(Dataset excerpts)

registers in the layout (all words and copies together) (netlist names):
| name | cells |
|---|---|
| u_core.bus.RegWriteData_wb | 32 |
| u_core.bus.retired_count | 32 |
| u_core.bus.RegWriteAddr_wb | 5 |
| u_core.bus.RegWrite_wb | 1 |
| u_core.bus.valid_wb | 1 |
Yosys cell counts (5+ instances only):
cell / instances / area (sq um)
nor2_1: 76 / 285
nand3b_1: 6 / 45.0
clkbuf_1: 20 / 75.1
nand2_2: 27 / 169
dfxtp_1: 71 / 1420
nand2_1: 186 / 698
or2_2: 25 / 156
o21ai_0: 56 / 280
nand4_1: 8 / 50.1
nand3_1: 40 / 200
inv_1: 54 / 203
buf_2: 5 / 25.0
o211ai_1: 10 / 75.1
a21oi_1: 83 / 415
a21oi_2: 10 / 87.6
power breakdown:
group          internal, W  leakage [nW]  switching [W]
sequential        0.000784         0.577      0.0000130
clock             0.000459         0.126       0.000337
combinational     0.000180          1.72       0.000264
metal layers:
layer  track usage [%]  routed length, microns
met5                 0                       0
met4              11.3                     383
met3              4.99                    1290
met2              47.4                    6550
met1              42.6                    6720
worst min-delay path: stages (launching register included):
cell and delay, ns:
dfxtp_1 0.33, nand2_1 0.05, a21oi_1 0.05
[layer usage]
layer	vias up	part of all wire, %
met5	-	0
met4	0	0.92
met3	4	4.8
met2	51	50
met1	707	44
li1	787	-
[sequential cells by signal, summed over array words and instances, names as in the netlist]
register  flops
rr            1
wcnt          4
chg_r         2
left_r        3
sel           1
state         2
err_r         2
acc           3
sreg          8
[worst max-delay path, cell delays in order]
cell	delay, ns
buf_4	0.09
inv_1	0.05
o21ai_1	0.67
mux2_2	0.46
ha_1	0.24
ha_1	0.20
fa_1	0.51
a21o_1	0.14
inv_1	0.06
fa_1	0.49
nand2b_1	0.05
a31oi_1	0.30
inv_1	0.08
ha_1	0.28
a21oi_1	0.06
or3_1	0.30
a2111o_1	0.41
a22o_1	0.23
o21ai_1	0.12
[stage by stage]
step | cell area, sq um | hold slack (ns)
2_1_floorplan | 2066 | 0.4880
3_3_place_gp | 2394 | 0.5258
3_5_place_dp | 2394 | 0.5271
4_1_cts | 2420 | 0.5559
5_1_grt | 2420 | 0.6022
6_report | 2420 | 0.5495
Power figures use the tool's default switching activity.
<file path="src/rtl/mem_data_port.sv">
// Data-memory initiator for the RiSC-16 MEM stage.
// One request in flight; absorbs the one-cycle synchronous read latency.
module mem_data_port #(
  parameter int p_WORD_LEN     = 16,
  parameter int p_ADDR_LEN     = 10,
  parameter int p_REQ_ADDR_LEN = 16
) (
  input  logic                      i_clk,
  input  logic                      i_rst,
  input  logic                      i_req_valid,
  output logic                      o_req_ready,
  input  logic                      i_req_we,
  input  logic [p_REQ_ADDR_LEN-1:0] i_req_addr,
  input  logic [p_WORD_LEN-1:0]     i_req_wdata,
  input  logic [2:0]                i_req_tag,
  output logic [p_ADDR_LEN-1:0]     o_mem_addr,
  output logic                      o_mem_wr_en,
  output logic [p_WORD_LEN-1:0]     o_mem_wr_data,
  input  logic [p_WORD_LEN-1:0]     i_mem_rd_data,
  output logic                      o_resp_valid,
  input  logic                      i_resp_ready,
  output logic [p_WORD_LEN-1:0]     o_resp_data,
  output logic [2:0]                o_resp_tag,
  output logic                      o_resp_is_load,
  output logic                      o_resp_err,
  output logic                      o_err_sticky
);

  typedef enum logic [1:0] {
    IDLE      = 2'd0,
    LOAD_WAIT = 2'd1,
    RESP      = 2'd2
  } state_t;

  state_t state;
  state_t state_nx;

  logic accept;
  logic in_range;

  assign in_range = (i_req_addr >> p_ADDR_LEN) == '0;
  assign accept   = i_req_valid && o_req_ready;

  assign o_mem_addr    = i_req_addr[p_ADDR_LEN-1:0];
  assign o_mem_wr_data = i_req_wdata;

  // State register; reset abandons any operation in flight.
  always_ff @(posedge i_clk) begin
    if (i_rst) state <= IDLE;
    else       state <= state_nx;
  end

  // Next state: stores go straight to RESP, loads take one wait cycle.
  always_comb begin
    state_nx = state;
    unique case (state)
      IDLE: begin
        if (accept) state_nx = i_req_we ? RESP : LOAD_WAIT;
      end
      LOAD_WAIT: begin
        state_nx = RESP;
      end
      RESP: begin
        if (i_resp_ready) begin
          if (accept) state_nx = i_req_we ? RESP : LOAD_WAIT;
          else        state_nx = IDLE;
        end
      end
      default: state_nx = IDLE;
    endcase
  end

  // Handshake and write strobe; a response being drained frees the slot.
  always_comb begin
    o_req_ready  = 1'b0;
    o_resp_valid = 1'b0;
    if (!i_rst) begin
      o_req_ready = (state == IDLE) || ((state == RESP) && i_resp_ready);
    end
    o_resp_valid = (state == RESP);
    o_mem_wr_en  = accept && i_req_we && in_range && !i_rst;
  end

  // Response fields: latched on accept, load data captured in LOAD_WAIT.
  always_ff @(posedge i_clk) begin
    if (i_rst) begin
      o_resp_data    <= '0;
      o_resp_tag     <= '0;
      o_resp_is_load <= 1'b0;
      o_resp_err     <= 1'b0;
      o_err_sticky   <= 1'b0;
    end else if (accept) begin
      o_resp_data    <= '0;
      o_resp_tag     <= i_req_tag;
      o_resp_is_load <= !i_req_we;
      o_resp_err     <= !in_range;
      if (i_req_we && !in_range) o_err_sticky <= 1'b1;
    end else if (state == LOAD_WAIT) begin
      o_resp_data <= o_resp_err ? '0 : i_mem_rd_data;
      if (o_resp_err) o_err_sticky <= 1'b1;
    end
  end

endmodule

</file>
## config.mk

```make
export PLATFORM = sky130hd
export DESIGN_NAME = uart_tx_frame_ctrl
export DESIGN_NICKNAME = d
export VERILOG_FILES = /design/src/rtl/uart_pkg.sv /design/src/rtl/uart_tx_parity_gen.sv /design/src/rtl/uart_tx_frame_ctrl.sv
export SDC_FILE = /design/constraint.sdc
export NUM_CORES = 1
export LEC_CHECK = 0
export ABC_AREA = 1
export BUFFER_PORTS_ARGS = -buffer_cell sky130_fd_sc_hd__buf_2
export CAP_MARGIN = 20
export CORE_MARGIN = 2
export CORE_UTILIZATION = 54
export CTS_CLUSTER_DIAMETER = 40
export DETAILED_ROUTE_END_ITERATION = 10
export PLACE_DENSITY_LB_ADDON = 0.3
export SLEW_MARGIN = 20
export SYNTH_ARGS = -nofsm -noshare
export SYNTH_HDL_FRONTEND = slang
export SYNTH_SLANG_ARGS = --single-unit
```

## constraint.sdc

```tcl
create_clock -name Clock -period 1.9 [get_ports Clock]
set_input_delay 0.095 -clock Clock [delete_from_list [all_inputs] [get_ports Clock]]
set_output_delay 0.095 -clock Clock [all_outputs]
set_load 0.01 [all_outputs]
```
===== src/rtl/y86_pkg.sv =====
// y86_pkg: shared register IDs and write-back scheduler state encoding.
package y86_pkg;
  localparam logic [3:0] RAX = 4'h0;
  localparam logic [3:0] RCX = 4'h1;
  localparam logic [3:0] RDX = 4'h2;
  localparam logic [3:0] RBX = 4'h3;
  localparam logic [3:0] RSP = 4'h4;
  localparam logic [3:0] RBP = 4'h5;
  localparam logic [3:0] RSI = 4'h6;
  localparam logic [3:0] RDI = 4'h7;
  localparam logic [3:0] R8 = 4'h8;
  localparam logic [3:0] R9 = 4'h9;
  localparam logic [3:0] R10 = 4'hA;
  localparam logic [3:0] R11 = 4'hB;
  localparam logic [3:0] R12 = 4'hC;
  localparam logic [3:0] R13 = 4'hD;
  localparam logic [3:0] R14 = 4'hE;
  localparam logic [3:0] REG_NONE = 4'hF;
  typedef enum logic [1:0] {IDLE, WR_E, WR_M} wb_state_t;
endpackage


===== src/rtl/wb_port_sched.sv =====
// wb_port_sched: serialises the E and M write-backs of one instruction onto a
// single register-file write port, with forwarding from the buffered entry.
module wb_port_sched import y86_pkg::*; #(
  parameter int DATA_W = 64,
  parameter logic [3:0] REG_NONE = 4'hF
) (
  input  logic              clk,
  input  logic              reset,
  input  logic              in_valid,
  output logic              in_ready,
  input  logic [3:0]        in_dstE,
  input  logic [3:0]        in_dstM,
  input  logic [DATA_W-1:0] in_valE,
  input  logic [DATA_W-1:0] in_valM,
  output logic              rf_we,
  output logic [3:0]        rf_addr,
  output logic [DATA_W-1:0] rf_data,
  input  logic [3:0]        q_addr,
  output logic              q_hit,
  output logic [DATA_W-1:0] q_data,
  output logic              busy
);
  wb_state_t state, state_nx;
  logic [3:0] dst_e, dst_m;
  logic [DATA_W-1:0] val_e, val_m;
  logic accept, m_hit, e_hit;
  // dstE equal to dstM is skipped entirely so the M value wins
  function automatic wb_state_t first_state(input logic [3:0] de, input logic [3:0] dm);
    return (de != REG_NONE && de != dm) ? WR_E : (dm != REG_NONE) ? WR_M : IDLE;
  endfunction
  assign in_ready = state != WR_E || dst_m == REG_NONE;
  assign accept = in_valid && in_ready;
  assign busy = state != IDLE;
  always_comb begin
    state_nx = accept ? first_state(in_dstE, in_dstM) : IDLE;
    if (state == WR_E && dst_m != REG_NONE) state_nx = WR_M;
    rf_we = state != IDLE;
    rf_addr = state == WR_E ? dst_e : state == WR_M ? dst_m : REG_NONE;
    rf_data = state == WR_E ? val_e : state == WR_M ? val_m : '0;
  end
  // M is still pending in both WR_E and WR_M; E only in WR_E
  assign m_hit = q_addr != REG_NONE && q_addr == dst_m && state != IDLE;
  assign e_hit = q_addr != REG_NONE && q_addr == dst_e && state == WR_E;
  assign q_hit = m_hit || e_hit;
  assign q_data = m_hit ? val_m : e_hit ? val_e : '0;
  always_ff @(posedge clk or posedge reset) begin
    if (reset) begin
      state <= IDLE;
      dst_e <= REG_NONE;
      dst_m <= REG_NONE;
      val_e <= '0;
      val_m <= '0;
    end else begin
      state <= state_nx;
      if (accept) begin
        dst_e <= in_dstE;
        dst_m <= in_dstM;
        val_e <= in_valE;
        val_m <= in_valM;
      end
    end
  end
endmodule
==> config.mk <==
export PLATFORM = sky130hd
export DESIGN_NAME = clk_div_prog
export DESIGN_NICKNAME = d
export VERILOG_FILES = /design/src/rtl/clk_div_pkg.sv /design/src/rtl/clk_div_ratio_reg.sv /design/src/rtl/clk_div_prog.sv
export SDC_FILE = /design/constraint.sdc
export NUM_CORES = 1
export LEC_CHECK = 0
export ABC_CLOCK_PERIOD_IN_PS = 2400
export CORE_MARGIN = 5
export CORE_UTILIZATION = 35
export CTS_BUF_LIST = sky130_fd_sc_hd__clkbuf_2
export DETAILED_ROUTE_END_ITERATION = 6
export PLACE_DENSITY = 0.59
export SKIP_CTS_REPAIR_TIMING = 1
export SYNTH_ARGS = -nofsm -noshare
export SYNTH_HDL_FRONTEND = slang
export SYNTH_SLANG_ARGS = --single-unit
==> constraint.sdc <==
create_clock -name clk -period 2.4 [get_ports clk]
set_clock_uncertainty 0.1 [all_clocks]
set_input_delay 0.48 -clock clk [delete_from_list [all_inputs] [get_ports clk]]
set_output_delay 0.48 -clock clk [all_outputs]
set_load 0.05 [all_outputs]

(TO DO) Above are the entries. Copy exactly the part that opens with the line containing "step | cell area, sq um | hold slack (ns)" and closes with the line containing "6_report | 2420 | 0.5495", and no more.

(YOUR RESPONSE)
step | cell area, sq um | hold slack (ns)
2_1_floorplan | 2066 | 0.4880
3_3_place_gp | 2394 | 0.5258
3_5_place_dp | 2394 | 0.5271
4_1_cts | 2420 | 0.5559
5_1_grt | 2420 | 0.6022
6_report | 2420 | 0.5495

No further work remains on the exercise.